A report of nine newborns with congenital brain tumours

Henrik Carstensen, Marianne Juhler, Lars Bøgeskov, Henning Laursen

44 Citationer (Scopus)

Abstract

BACKGROUND: Although rare, brain tumours represent one of the relatively larger groups of congenital neoplasias. Most studies on congenital neoplastic disease deal with several types of neoplasms and are dominated by leukaemias, retinoblastomas and systemic solid tumours. Few studies are dedicated to congenital brain tumours. We present nine newborns (four boys and five girls) who were diagnosed with congenital brain tumours during the 8-year period 1 January 1992-31 December 1999 at our institution, which covers all paediatric neuro-oncology cases for Eastern Denmark.

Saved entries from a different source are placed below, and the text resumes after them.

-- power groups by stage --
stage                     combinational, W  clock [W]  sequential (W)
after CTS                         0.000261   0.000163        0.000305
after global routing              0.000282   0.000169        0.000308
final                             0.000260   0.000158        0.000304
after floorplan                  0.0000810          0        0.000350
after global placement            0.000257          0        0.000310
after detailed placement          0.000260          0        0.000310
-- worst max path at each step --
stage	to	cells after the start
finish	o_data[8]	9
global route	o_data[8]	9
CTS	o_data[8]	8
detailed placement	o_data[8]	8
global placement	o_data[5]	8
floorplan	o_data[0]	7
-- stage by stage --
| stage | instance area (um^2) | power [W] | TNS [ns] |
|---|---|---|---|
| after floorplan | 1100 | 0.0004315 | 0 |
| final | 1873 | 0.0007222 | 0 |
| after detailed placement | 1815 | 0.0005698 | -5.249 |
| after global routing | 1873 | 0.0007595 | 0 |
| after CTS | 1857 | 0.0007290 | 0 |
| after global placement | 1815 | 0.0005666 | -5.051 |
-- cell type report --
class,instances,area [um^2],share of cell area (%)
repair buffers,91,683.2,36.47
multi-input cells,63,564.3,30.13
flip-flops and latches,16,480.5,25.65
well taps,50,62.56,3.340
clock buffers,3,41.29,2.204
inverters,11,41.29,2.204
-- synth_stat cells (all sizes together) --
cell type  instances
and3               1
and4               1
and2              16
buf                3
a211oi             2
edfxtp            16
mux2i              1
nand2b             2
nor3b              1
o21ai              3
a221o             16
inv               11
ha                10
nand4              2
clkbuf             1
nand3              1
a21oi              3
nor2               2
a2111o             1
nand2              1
[config.mk]
export PLATFORM = sky130hd
export DESIGN_NAME = qmi_ctrl
export DESIGN_NICKNAME = d
export VERILOG_FILES = /design/src/hdl/queue_with_middle_insert_top_assert.svh /design/src/hdl/qmi_pkg.sv /design/src/hdl/qmi_ctrl.sv
export SDC_FILE = /design/constraint.sdc
export NUM_CORES = 1
export LEC_CHECK = 0
export BUFFER_PORTS_ARGS = -buffer_cell sky130_fd_sc_hd__buf_2
export CAP_MARGIN = 15
export CELL_PAD_IN_SITES_DETAIL_PLACEMENT = 2
export CELL_PAD_IN_SITES_GLOBAL_PLACEMENT = 2
export CORE_UTILIZATION = 32
export CTS_BUF_LIST = sky130_fd_sc_hd__clkbuf_4
export DETAILED_ROUTE_END_ITERATION = 16
export GPL_TIMING_DRIVEN = 0
export PLACE_DENSITY_LB_ADDON = 0.05
export SLEW_MARGIN = 20
export SYNTH_ARGS = -nofsm -noshare
export SYNTH_HDL_FRONTEND = slang
export SYNTH_SLANG_ARGS = --single-unit
export TNS_END_PERCENT = 1
[constraint.sdc]
create_clock -name i_clk -period 7.2 [get_ports i_clk]
set_clock_uncertainty 0.15 [all_clocks]
set_input_delay 0 -clock i_clk [delete_from_list [all_inputs] [get_ports i_clk]]
set_output_delay 0 -clock i_clk [all_outputs]
set_load 0.02 [all_outputs]
--- src/hdl/assert_macros.svh ---
// Assertion helpers included by the top-level RTL file.
`ifndef ASSERT_MACROS_SVH
`define ASSERT_MACROS_SVH

// Concurrent check on a named clock and active-low reset.
`define HMT_ASSERT_CLK(lbl, clk, rstn, prop, msg) \
  lbl: assert property (@(posedge clk) disable iff (!rstn) prop) else $error(msg);

// Concurrent check on the block clock and reset.
`define HMT_ASSERT(lbl, prop, msg) \
  `HMT_ASSERT_CLK(lbl, clk_i, rst_ni, prop, msg)

`endif

--- src/hdl/hmt_ram.sv ---
// ----------------------------------------------------------------------------
// hmt_ram: generic single-write, single-read RAM
// One write port and one read port with registered read data.
// ----------------------------------------------------------------------------
module hmt_ram #(
  parameter int unsigned WIDTH = 2,
  parameter int unsigned DEPTH = 1024
) (
  input  logic                     clk_i,
  input  logic                     we_i,
  input  logic [$clog2(DEPTH)-1:0] waddr_i,
  input  logic [WIDTH-1:0]         wdata_i,
  input  logic [$clog2(DEPTH)-1:0] raddr_i,
  output logic [WIDTH-1:0]         rdata_o
);

  logic [WIDTH-1:0] mem_q [DEPTH];

  // Write, then register the read word
  always_ff @(posedge clk_i) begin
    if (we_i) begin
      mem_q[waddr_i] <= wdata_i;
    end
    rdata_o <= mem_q[raddr_i];
  end

endmodule
--- config.mk ---
export PLATFORM = sky130hd
export DESIGN_NAME = turtle_line_generator_core
export DESIGN_NICKNAME = d
export VERILOG_FILES = /design/src/rtl/tlg_pkg.sv /design/src/rtl/tlg_trig.sv /design/src/rtl/tlg_turn.sv /design/src/rtl/tlg_step.sv /design/src/rtl/turtle_line_generator_core.sv
export SDC_FILE = /design/constraint.sdc
export NUM_CORES = 2
export LEC_CHECK = 0
export BUFFER_PORTS_ARGS = -buffer_cell sky130_fd_sc_hd__buf_2
export CORE_AREA = 3 3 296 298
export CTS_CLUSTER_DIAMETER = 60
export DETAILED_ROUTE_END_ITERATION = 8
export DIE_AREA = 0 0 299 301
export HOLD_SLACK_MARGIN = 0.02
export PLACE_DENSITY = 0.68
export SETUP_SLACK_MARGIN = 0.15
export SYNTH_ARGS = -nofsm -noshare
export SYNTH_HDL_FRONTEND = slang
export SYNTH_SLANG_ARGS = --single-unit
--- constraint.sdc ---
create_clock -name clk -period 19.17 [get_ports clk]
set_input_delay 3.834 -clock clk [delete_from_list [all_inputs] [get_ports clk]]
set_output_delay 3.834 -clock clk [all_outputs]
set_load 0.02 [all_outputs]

EPIDEMIOLOGY: Two of the cases were referred from Western Denmark for surgery, and were therefore excluded from the calculation of incidence. During the same period, a total of 172 children below the age of 15 years were diagnosed as having primary central nervous system tumours. The seven remaining congenital cases thus represent 4% of all paediatric brain tumour cases in the area (95% confidence interval 1.7-8.3%). The population of the referral area is 2.383x10(6), and based on the total number of living births, the incidence of congenital brain tumour was calculated to be 2.9 per 100,000 live births. The ages of the mothers were 28-33 years, corresponding to the present mean age of 31 years for Danish primipara. The gestational age varied between 35 and 42 weeks, and the birth weights were 3,044-4,790 g.

RISK FACTORS: Two patients with p53-related glioblastoma multiforme (GBM) had relatives with p53-related neoplasms. In one case, the mother was treated for cancer of the ovary with surgery and chemotherapy 2 months before conception.

CLINICAL FEATURES: In five of the cases, brain abnormality was suspected antenatally. The clinical features of the newborns were limited to enlarged head circumferences, associated hydrocephalus, and asymmetric skull growth.

DIAGNOSIS AND TREATMENT: Three babies were treated with complete tumour resection. In the remaining six cases, a guided or open biopsy to obtain histology was made after CT/MRI imaging. The histological diagnoses were teratoma in four cases, GBM in two cases, anaplastic astrocytoma in two cases and, finally, haemangioma capillare in one case.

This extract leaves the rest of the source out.